トップ人事を通じた金融政策の支配
異次元緩和は黒田東彦が日銀総裁に任命されたことで実現した。著者は、トップ人事を通じて金融政策が政治にコントロールされる危険を厳しく追及する。
▼著者に聞く
本書の前に『官僚たちのアベノミクス』から始まる新書3部作を書いた。執筆中ずっと気になっていたのが日銀の総裁人事だ。
安倍晋三政権は、「都合のよい人物をトップに据える」というやり方で、日銀の独立性を揺るがした。法律にも憲法にも違反しない形で行われたが、日銀法の精神とは相いれないだろう。違法とはいえないが、決して望ましいものではない。その出来事の意味をどう理解するべきか、自分なりに検討していこうと考えた。
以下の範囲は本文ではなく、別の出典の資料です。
--- config.mk ---
export PLATFORM = sky130hd
export DESIGN_NAME = usb_rx_data_ctrl_flat
export DESIGN_NICKNAME = d
export VERILOG_FILES = /design/src/rtl/usb_rx_pkg.sv /design/src/rtl/usb_rx_data_ctrl_if.sv /design/src/rtl/usb_byte_delay2.sv /design/src/rtl/usb_rx_data_ctrl.sv /design/src/flat_wrapper.sv
export SDC_FILE = /design/constraint.sdc
export NUM_CORES = 1
export LEC_CHECK = 0
export ABC_CLOCK_PERIOD_IN_PS = 2500
export BUFFER_PORTS_ARGS = -buffer_cell sky130_fd_sc_hd__buf_2
export CORE_AREA = 4 4 87 89
export DETAILED_ROUTE_END_ITERATION = 10
export DIE_AREA = 0 0 91 93
export PLACE_DENSITY = 0.75
export SETUP_SLACK_MARGIN = 0.4
export SLEW_MARGIN = 30
export SYNTH_ARGS = -nofsm -noshare
export SYNTH_HDL_FRONTEND = slang
export SYNTH_SLANG_ARGS = --single-unit
--- constraint.sdc ---
create_clock -name clk -period 2.5 [get_ports clk]
set_input_delay 0.25 -clock clk [delete_from_list [all_inputs] [get_ports clk]]
set_output_delay 0.25 -clock clk [all_outputs]
set_load 0.02 [all_outputs]
--- src/rtl/usb_rx_pkg.sv ---
`default_nettype none
// ============================================================================
// Module      : usb_rx_pkg
// Description : Shared types and constants for the USB receive data path.
//               Holds the data-stage state encoding, the default payload
//               limit, the CRC16 seed and a payload-length helper.
// Revision    : 1.0  initial release
// ============================================================================
package usb_rx_pkg;

  // Largest legal data payload (full-speed isochronous).
  localparam int c_max_payload_def = 1023;

  // Seed loaded into the CRC16 checker LFSR at the start of each packet.
  localparam logic [15:0] c_crc16_init = 16'hFFFF;

  // Data-stage sequencing states.
  typedef enum logic [2:0] {
    ST_IDLE   = 3'd0,
    ST_FILL0  = 3'd1,
    ST_FILL1  = 3'd2,
    ST_STREAM = 3'd3,
    ST_CHECK  = 3'd4,
    ST_REPORT = 3'd5
  } rx_data_state_t;

  // Payload length from the total byte count: the last two bytes are CRC.
  function automatic int payload_len(input int count);
    return (count < 2) ? 0 : count - 2;
  endfunction

endpackage
`default_nettype wire

--- src/rtl/usb_rx_data_ctrl_if.sv ---
`default_nettype none
// ============================================================================
// Module      : usb_rx_data_ctrl_if
// Description : Bundle of the receive data controller's data-path signals.
//               slave  : the data controller itself
//               master : the SIE side (PID decoder, deserializer, CRC16
//                        checker, endpoint buffer, SIE state machine)
//   start/byte_in/byte_valid/eop/rx_error : packet body from the receiver
//   crc_valid                             : checker residual-match flag
//   crc_init/crc_en/crc_data              : checker control and data
//   out_data/out_valid                    : payload to the endpoint buffer
//   pkt_done/pkt_ok/pkt_len/pkt_err       : packet status to the SIE
// Revision    : 1.0  initial release
// ============================================================================
interface usb_rx_data_ctrl_if #(
  parameter int LEN_W = 11
);
  logic             start;
  logic [7:0]       byte_in;
  logic             byte_valid;
  logic             eop;
  logic             rx_error;
  logic             crc_valid;
  logic             crc_init;
  logic             crc_en;
  logic [7:0]       crc_data;
  logic [7:0]       out_data;
  logic             out_valid;
  logic             pkt_done;
  logic             pkt_ok;
  logic [LEN_W-1:0] pkt_len;
  logic             pkt_err;

  modport slave (
    input  start, byte_in, byte_valid, eop, rx_error, crc_valid,
    output crc_init, crc_en, crc_data, out_data, out_valid,
           pkt_done, pkt_ok, pkt_len, pkt_err
  );

  modport master (
    output start, byte_in, byte_valid, eop, rx_error, crc_valid,
    input  crc_init, crc_en, crc_data, out_data, out_valid,
           pkt_done, pkt_ok, pkt_len, pkt_err
  );
endinterface
`default_nettype wire

--- src/rtl/usb_byte_delay2.sv ---
`default_nettype none
// ============================================================================
// Module      : usb_byte_delay2
// Description : Two-entry byte shift buffer. Keeps the most recent two bytes
//               so the trailing CRC bytes are still held when the packet ends.
//   clk, rst  : clock, asynchronous active-high reset
//   clr       : empty the buffer (start of a new packet)
//   load_en   : write din into the next free slot (fill phase)
//   shift_en  : drop the head, append din at the tail (stream phase)
//   din       : incoming byte
//   head      : oldest held byte (next byte to leave)
//   held      : number of bytes currently held (0..2)
// Revision    : 1.0  initial release
// ============================================================================
module usb_byte_delay2 (
  input  logic       clk,
  input  logic       rst,
  input  logic       clr,
  input  logic       load_en,
  input  logic       shift_en,
  input  logic [7:0] din,
  output logic [7:0] head,
  output logic [1:0] held
);

  logic [7:0] r_hold0;
  logic [7:0] r_hold1;
  logic [1:0] r_held;

  always_ff @(posedge clk or posedge rst) begin
    if (rst) begin
      r_hold0 <= 8'h00;
      r_hold1 <= 8'h00;
      r_held  <= 2'd0;
    end else if (clr) begin
      r_hold0 <= 8'h00;
      r_hold1 <= 8'h00;
      r_held  <= 2'd0;
    end else if (load_en) begin
      if (r_held == 2'd0) begin
        r_hold0 <= din;
        r_held  <= 2'd1;
      end else begin
        r_hold1 <= din;
        r_held  <= 2'd2;
      end
    end else if (shift_en) begin
      r_hold0 <= r_hold1;
      r_hold1 <= din;
      r_held  <= 2'd2;
    end
  end

  assign head = r_hold0;
  assign held = r_held;

endmodule
`default_nettype wire

--- src/rtl/usb_rx_data_ctrl.sv ---
`default_nettype none
// ============================================================================
// Module      : usb_rx_data_ctrl
// Description : USB receive DATA0/DATA1 packet sequencer. Feeds every body
//               byte to the external CRC16 checker, holds back the last two
//               bytes so only payload reaches the endpoint buffer, and
//               reports status and payload length at end of packet.
//   clk, rst : clock, asynchronous active-high reset
//   bus      : usb_rx_data_ctrl_if.slave (receiver inputs, checker control,
//              endpoint payload stream, packet status)
// Revision    : 1.0  initial release
// ============================================================================
module usb_rx_data_ctrl
  import usb_rx_pkg::*;
#(
  parameter int MAX_PAYLOAD = c_max_payload_def,
  // 2**LEN_W must exceed MAX_PAYLOAD+2 so the saturated count fits.
  parameter int LEN_W       = 11
) (
  input  logic                clk,
  input  logic                rst,
  usb_rx_data_ctrl_if.slave   bus
);

  // Highest count at which a byte may still release payload, and the
  // saturation value that marks an over-length packet.
  localparam logic [LEN_W-1:0] c_fwd_limit = LEN_W'(MAX_PAYLOAD + 2);
  localparam logic [LEN_W-1:0] c_cnt_sat   = LEN_W'(MAX_PAYLOAD + 3);
  localparam logic [LEN_W-1:0] c_one       = LEN_W'(1);
  localparam logic [LEN_W-1:0] c_two       = LEN_W'(2);

  rx_data_state_t   r_state;
  logic [LEN_W-1:0] r_count;
  logic             r_len_viol;
  logic [7:0]       r_out_data;
  logic             r_out_valid;
  logic             r_pkt_done;
  logic             r_pkt_ok;
  logic [LEN_W-1:0] r_pkt_len;
  logic             r_pkt_err;

  logic       w_in_body;
  logic       w_start;
  logic       w_abort;
  logic       w_take;
  logic       w_can_fwd;
  logic       w_pkt_good;
  logic [7:0] w_head;
  logic [1:0] w_held;

  assign w_in_body  = (r_state == ST_FILL0) || (r_state == ST_FILL1) ||
                      (r_state == ST_STREAM);
  assign w_start    = (r_state == ST_IDLE) && bus.start;
  assign w_abort    = (r_state != ST_IDLE) && bus.rx_error;
  assign w_take     = bus.byte_valid && w_in_body;
  // A byte releases the head only while the packet is still within the
  // legal length; past that the payload is truncated.
  assign w_can_fwd  = (w_held == 2'd2) && (r_count < c_fwd_limit);
  // In CHECK the checker has absorbed the final byte, so crc_valid is
  // sampled directly into the status registers; pkt_ok then holds it.
  assign w_pkt_good = bus.crc_valid && (r_count >= c_two) && !r_len_viol;

  usb_byte_delay2 u_delay (
    .clk      (clk),
    .rst      (rst),
    .clr      (w_start),
    .load_en  (w_take && ((r_state == ST_FILL0) || (r_state == ST_FILL1))),
    .shift_en (w_take && (r_state == ST_STREAM)),
    .din      (bus.byte_in),
    .head     (w_head),
    .held     (w_held)
  );

  always_ff @(posedge clk or posedge rst) begin
    if (rst) begin
      r_state     <= ST_IDLE;
      r_count     <= '0;
      r_len_viol  <= 1'b0;
      r_out_data  <= 8'h00;
      r_out_valid <= 1'b0;
      r_pkt_done  <= 1'b0;
      r_pkt_ok    <= 1'b0;
      r_pkt_len   <= '0;
      r_pkt_err   <= 1'b0;
    end else begin
      r_out_valid <= 1'b0;
      r_pkt_done  <= 1'b0;
      r_pkt_err   <= 1'b0;
      if (w_abort) begin
        // Forwarded bytes stay forwarded; the endpoint drops them on pkt_err.
        r_state   <= ST_IDLE;
        r_pkt_err <= 1'b1;
        r_pkt_ok  <= 1'b0;
      end else begin
        case (r_state)
          ST_IDLE: begin
            if (bus.start) begin
              r_pkt_ok   <= 1'b0;
              r_pkt_len  <= '0;
              r_count    <= '0;
              r_len_viol <= 1'b0;
              r_state    <= ST_FILL0;
            end
          end
          ST_FILL0: begin
            if (bus.byte_valid) begin
              r_count <= c_one;
              r_state <= ST_FILL1;
            end
            if (bus.eop) r_state <= ST_CHECK;
          end
          ST_FILL1: begin
            if (bus.byte_valid) begin
              r_count <= c_two;
              r_state <= ST_STREAM;
            end
            if (bus.eop) r_state <= ST_CHECK;
          end
          ST_STREAM: begin
            if (bus.byte_valid) begin
              if (w_can_fwd) begin
                r_out_data  <= w_head;
                r_out_valid <= 1'b1;
                r_count     <= r_count + c_one;
              end else begin
                r_count    <= c_cnt_sat;
                r_len_viol <= 1'b1;
              end
            end
            if (bus.eop) r_state <= ST_CHECK;
          end
          ST_CHECK: begin
            r_pkt_done <= 1'b1;
            r_pkt_ok   <= w_pkt_good;
            r_pkt_err  <= !w_pkt_good;
            r_pkt_len  <= LEN_W'(payload_len(int'(r_count)));
            r_state    <= ST_REPORT;
          end
          ST_REPORT: begin
            r_state <= ST_IDLE;
          end
          default: begin
            r_state <= ST_IDLE;
          end
        endcase
      end
    end
  end

  assign bus.crc_init  = w_start;
  assign bus.crc_en    = w_take;
  assign bus.crc_data  = bus.byte_in;
  assign bus.out_data  = r_out_data;
  assign bus.out_valid = r_out_valid;
  assign bus.pkt_done  = r_pkt_done;
  assign bus.pkt_ok    = r_pkt_ok;
  assign bus.pkt_len   = r_pkt_len;
  assign bus.pkt_err   = r_pkt_err;

endmodule
`default_nettype wire

--- src/flat_wrapper.sv ---
// flat-port wrapper written by rule: the top's interface ports become plain ports
module usb_rx_data_ctrl_flat import usb_rx_pkg::*;
#(
  parameter int MAX_PAYLOAD = c_max_payload_def,
                                                                    
  parameter int LEN_W       = 11
)
  (clk, rst, bus_start, bus_byte_in, bus_byte_valid, bus_eop, bus_rx_error, bus_crc_valid, bus_crc_init, bus_crc_en, bus_crc_data, bus_out_data, bus_out_valid, bus_pkt_done, bus_pkt_ok, bus_pkt_len, bus_pkt_err);
  usb_rx_data_ctrl_if #(.LEN_W(LEN_W)) bus_i ();
  input  logic clk;
  input  logic rst;
  input wire logic [$bits(bus_i.start)-1:0] bus_start;
  input wire logic [$bits(bus_i.byte_in)-1:0] bus_byte_in;
  input wire logic [$bits(bus_i.byte_valid)-1:0] bus_byte_valid;
  input wire logic [$bits(bus_i.eop)-1:0] bus_eop;
  input wire logic [$bits(bus_i.rx_error)-1:0] bus_rx_error;
  input wire logic [$bits(bus_i.crc_valid)-1:0] bus_crc_valid;
  output wire logic [$bits(bus_i.crc_init)-1:0] bus_crc_init;
  output wire logic [$bits(bus_i.crc_en)-1:0] bus_crc_en;
  output wire logic [$bits(bus_i.crc_data)-1:0] bus_crc_data;
  output wire logic [$bits(bus_i.out_data)-1:0] bus_out_data;
  output wire logic [$bits(bus_i.out_valid)-1:0] bus_out_valid;
  output wire logic [$bits(bus_i.pkt_done)-1:0] bus_pkt_done;
  output wire logic [$bits(bus_i.pkt_ok)-1:0] bus_pkt_ok;
  output wire logic [$bits(bus_i.pkt_len)-1:0] bus_pkt_len;
  output wire logic [$bits(bus_i.pkt_err)-1:0] bus_pkt_err;
  assign bus_i.start = bus_start;
  assign bus_i.byte_in = bus_byte_in;
  assign bus_i.byte_valid = bus_byte_valid;
  assign bus_i.eop = bus_eop;
  assign bus_i.rx_error = bus_rx_error;
  assign bus_i.crc_valid = bus_crc_valid;
  assign bus_crc_init = bus_i.crc_init;
  assign bus_crc_en = bus_i.crc_en;
  assign bus_crc_data = bus_i.crc_data;
  assign bus_out_data = bus_i.out_data;
  assign bus_out_valid = bus_i.out_valid;
  assign bus_pkt_done = bus_i.pkt_done;
  assign bus_pkt_ok = bus_i.pkt_ok;
  assign bus_pkt_len = bus_i.pkt_len;
  assign bus_pkt_err = bus_i.pkt_err;
  usb_rx_data_ctrl #(.MAX_PAYLOAD(MAX_PAYLOAD), .LEN_W(LEN_W)) u_core (.clk(clk), .rst(rst), .bus(bus_i));
endmodule
Yosys cells after proc, flatten, opt, wreduce, memory -nomap -nowiden. Index checks and enable logic that the tools add are counted.

$add $sub $neg: 2. Reduce and logical (&&, ||, !) cells: 28. Multiplexer cells: 42. Bitwise logic cells: 1. Eq/ne operators: 16. Magnitude comparators: 3.

Operators by type and width (count): $mux W11 (6); $mux W8 (8); $pmux W11 S4 (1); $pmux W11 S2 (1); $mux W3 (7); $pmux W3 S5 (1); $mux W1 (12); $add A11 B1 Y11 const B (1); $ge A11 B2 Y1 const B (1); $lt A11 B11 Y1 const B (1); $lt A11 B2 Y1 const B (1); $sub A11 B2 Y11 const B (1); $ne A2 B2 Y1 const B (5); $ne A3 B2 Y1 const B (3); $reduce_bool A3 Y1 (3); $logic_and A1 B1 Y1 (8); $mux W2 (4); $ne A4 B3 Y1 const B (2); $reduce_and A4 Y1 (2); $eq A3 B2 Y1 const B (2); $reduce_and A2 Y1 (3); $reduce_and A6 Y1 (1); $reduce_and A5 Y1 (1); $pmux W1 S2 (2); 12 further kinds (15).

Input bits: 15. Logic and storage cells: 104. Register bits after elaboration: 56.

Logic depth before layout (Yosys ltp).
Depth after elaboration: 8. Mapped depth: 8. Mapped depth without buffers: 6.

Modules after synthesis. A second synthesis with hierarchy kept.

Cell total of the unflattened synthesis: 268. Area total of the unflattened synthesis: 2879.0 µm².

By module, submodules not included: usb_rx_data_ctrl (cells each 204, area an instance 2042.0 µm², times used 1); usb_byte_delay2 (cells each 64, area an instance 837.1 µm², times used 1).

Least setup slack after synthesis. OpenSTA, ideal clock, no wires.

Path type: register to register. From: register u_core.r_count[2]. To: register u_core.r_out_data[0] (netlist: u_core.bus.out_data[0]). Buffers on the path: 2. Cell stages (with the launch flop): 9. Path slack: 0.542 ns. Arrival: 1.833 ns. Path through: dfrtp_1 > inv_1 > ha_1 > nor4b_2 > a41o_1 > buf_6 > and2_4 > buf_12 > mux2_4.

Word-level cells in the longest chain between the ends: 3.

Ends and longest elaborated chain: from (decl) (line usb_rx_data_ctrl.sv:33) `logic [LEN_W-1:0] r_count;`; from (signal assigned) (line usb_rx_data_ctrl.sv:107) `r_count <= c_one;`; from (signal assigned) (line usb_rx_data_ctrl.sv:114) `r_count <= c_two;`; from (signal assigned) (line usb_rx_data_ctrl.sv:124) `r_count <= r_count + c_one;`; $lt A11 B11 Y1 (line usb_rx_data_ctrl.sv:58) `assign w_can_fwd = (w_held == 2'd2) && (r_count < c_fwd_limit);`; $logic_and A1 B1 Y1 (line usb_rx_data_ctrl.sv:58); $reduce_and A4 Y1 (no source line); to (signal assigned) (line usb_rx_data_ctrl.sv:122) `r_out_data <= w_head;`; to (decl) (line usb_rx_data_ctrl.sv:35) `logic [7:0] r_out_data;`.

No other way between the ends. A chain may end at the register's enable or synchronous reset.

Worst setup path after layout.
From: register u_core.r_count[2]. To: register u_core.r_pkt_len[6] (netlist: u_core.bus.pkt_len[6]).

Word-level cells in the longest chain between the ends: 3. Elaborated cells between the ends (all ways): 4. Classes of those cells: add/sub (1); order compare (1); mux (2).

Ends and longest elaborated chain: $sub A11 B2 Y11 or $lt A11 B2 Y1 (tied branches) (line usb_rx_pkg.sv:29) `return (count < 2) ? 0 : count - 2;`; $mux W11 * (line usb_rx_pkg.sv:29); $pmux W11 S2 * (line usb_rx_data_ctrl.sv:95) `case (r_state)`; to (signal assigned) (line usb_rx_data_ctrl.sv:136) `r_pkt_len <= LEN_W'(payload_len(int'(r_count)));`; to (decl) (line usb_rx_data_ctrl.sv:39) `logic [LEN_W-1:0] r_pkt_len;`.

Mark *: on every way between the ends. The rest lies on a longest branch, timed or not.

==> results.md <==
* Footprint of the multi-input gates at 0.001483 sq mm
* Drt via density at 5.462
* Leakage at 1.701 nW
* RD Place Congestion at 0.8581
* Initial antenna violation count at 0
* IO Port Bufs at 47
* Placed wire-length estimate at 4670 um
* Critical path class: flip-flop to flip-flop
* CP top delay family: simple AND/OR/NAND/NOR gates
* RR Startpoint: u_core.r_count[2]
* Gr ovfl total at 0
* Crit share post-route at 0.8026
* H-Tree Depth at 2
* Die outline width at 91 um
* Final Cell Area at 0.003541 sq mm
* TritonCTS clock tree: yes
* Maximum Capacitance Violations at 0
* Core Rows at 30
* Clock root cell: clkbuf_8
* CTS Buffer Depth at 2
* Global-route wire length before repair at 11,020 um
* Drt total wl at 6565 um
* Worst setup path start: u_core.r_count[2]
* Sequential share of the synthesized area at 0.4520
* Outcome: complete, no violations
* Die Height at 93 um
* Buf/Inv on CP at 2
* CP cell instances: inv_1 > ha_2 > or4b_4 > o31ai_4 > buf_4 > o21ai_0
* WL met3 at 236 um
* Worst path max stage delay at 0.53 ns
* Synth cell types at 64
* Fin Hold WS at 0.1488 ns
* # IOs at 48
* Pwr dens at 732.8 mW/mm^2
* Commonest non-fill, non-tap cell in the layout: dfrtp_1
* Initial Util at 0.4589
* DRT antenna net count at 0
* Peak Freq at 0.4984 GHz
* Async SR Flop Fraction at 1.000
* HP Class: primary input to flip-flop
* Die ar. at 0.008463 sq mm
* Hold path startpoint: bus_eop
* Register area at 0.001403 sq mm
* Min Tclk post-route at 2.007 ns
* Commonest non-fill, non-tap cells in the layout: dfrtp_1, buf_2, nand2_1
* Syn_nets at 322
* Final layout net count at 370
* RSZ-0062 raised after global routing: no
* Fin Setup TNS at 0 ns
* Filler cells at 625
* Clk_skew at 0.01085 ns
* Gr usage total at 0.1591
* Sink Count at 56
* Final hold violations at 0
* Critical Path RT at 2.70 ns
* DRC Markers at 0
* Vias in the first global route at 2,220
* Max VDD drop at 0.0003799 V
* Drt first pass iters at 4
* Layout cells sized above 1 at 0.3162
* Clock transition at path regs at 0.11 ns
* Post-synthesis register bit count at 56
* Cell count after synthesis at 302
* Metal-1 WL at 3020 um
* Synth Flop Type: dfrtp_1
* Synthesized area per cell at 10.27 sq um
* Critical path launch point type: flip-flop
* Drt wl/cell at 15.23 um
* Ys Warns at 0
* Worst Setup End Kind: flip-flop
* Worst endpoint data arrival time at 2.21 ns
* Largest net degree at the start of global routing at 57
* EDFF count, synth at 0
* Final setup viols at 0
* 1st-iter DRT viols at 144
* Pins Over Slew Limit at 0
* Actual slew at the worst max-slew pin at 0.6021 ns
* Antenna Cells at 0
* Crit path max fanout at 7
* TritonCTS Buffers at 5
* Area grow syn2layout at 14.21%
* Mapped cell area at 0.003100 sq mm
* Top layer in use: met4
* Crit-path slowest cell: or4b_4
* Met2 Routed Length at 3165 um
* Core area at 0.006756 sq mm
* Clock insertion delay at the later pin of the skew report at 0.31 ns
* Placed cell area at 0.003354 sq mm
* Via count at 2,354
* Slew HR at 0.5955
==> cell type report <==
class | instances | share of cell area
Sequential cell | 56 | 0.3961
Multi-Input combinational cell | 207 | 0.4187
Clock inverter | 3 | 0.007420
Timing Repair Buffer | 70 | 0.1194
Clock buffer | 5 | 0.01943
Tap cell | 80 | 0.02827
Inverter | 10 | 0.01060
==> cells by family after synthesis <==
kind of cell    after synthesis  share of synthesized area
flops                        56                     0.4520
mux                          17                    0.06416
simple gates                 91                     0.1602
fa+ha+maj                     7                    0.02663
compound gates               83                     0.1929
xor+xnor                      9                    0.02543
buf+inv                      39                    0.07869
==> synth_stat cells, types with 2 or more instances <==
cell type / count / share of area
nor2_1: 14 / 0.017
dfrtp_1: 56 / 0.45
o21ai_0: 35 / 0.056
clkbuf_1: 6 / 0.0073
mux2i_1: 9 / 0.029
maj3_1: 2 / 0.0065
nand2_1: 36 / 0.044
mux2_2: 3 / 0.011
a311o_1: 4 / 0.013
a32o_1: 3 / 0.0097
buf_4: 9 / 0.022
nor2b_1: 6 / 0.012
o31ai_1: 3 / 0.0073
a211oi_1: 2 / 0.0048
nor4_1: 2 / 0.0040
nand2b_1: 2 / 0.0040
a22o_1: 4 / 0.011
o31ai_2: 8 / 0.032
a21o_1: 2 / 0.0048
and2_1: 2 / 0.0040
or4_1: 3 / 0.0073
a21oi_1: 9 / 0.015
ha_1: 5 / 0.020
buf_2: 8 / 0.013
xnor2_1: 6 / 0.017
inv_1: 9 / 0.011
mux2_4: 5 / 0.024
xor2_1: 3 / 0.0085
nand3_1: 4 / 0.0065
buf_6: 5 / 0.018
nand4_1: 3 / 0.0061
nor3_1: 2 / 0.0032
==> routing by layer <==
layer,vias to the layer above,global-route usage
li1,1166,-
met1,1124,0.2149
met2,55,0.2569
met3,9,0.02655
met4,0,0.06156
met5,-,0
==> report_power, final <==
part	leakage, nW	switching, mW	internal (mW)
registers	0.764	0.120	1.05
logic	0.888	0.531	0.373
clock network	0.0487	0.314	0.205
理論の書ではない。ジャーナリストにとって、何より重要なのはファクトだ。関係者に話を聞き、文書を細かく確かめ、ファクトファインディングをしなければ議論が始まらない。「総裁任命」という象徴的な出来事は、多くのプロセスが積み上がった先で起きている。それを感じてほしい。
▼推薦コメント
1998年の新日銀法施行で独立性を付与されたはずの日銀は、官邸による「総裁・副総裁人事」という形で政治への従属性を高めていった。それは今日も弊害をもたらしている。今まで皆が何となく感じながら、明確に言えなかったことを喝破している。(吉崎達彦)
単純に面白い。「人事を通じた政治と日銀の関わり」の舞台裏がドラマチックに解説され、小説のように味わえる。(足立正道)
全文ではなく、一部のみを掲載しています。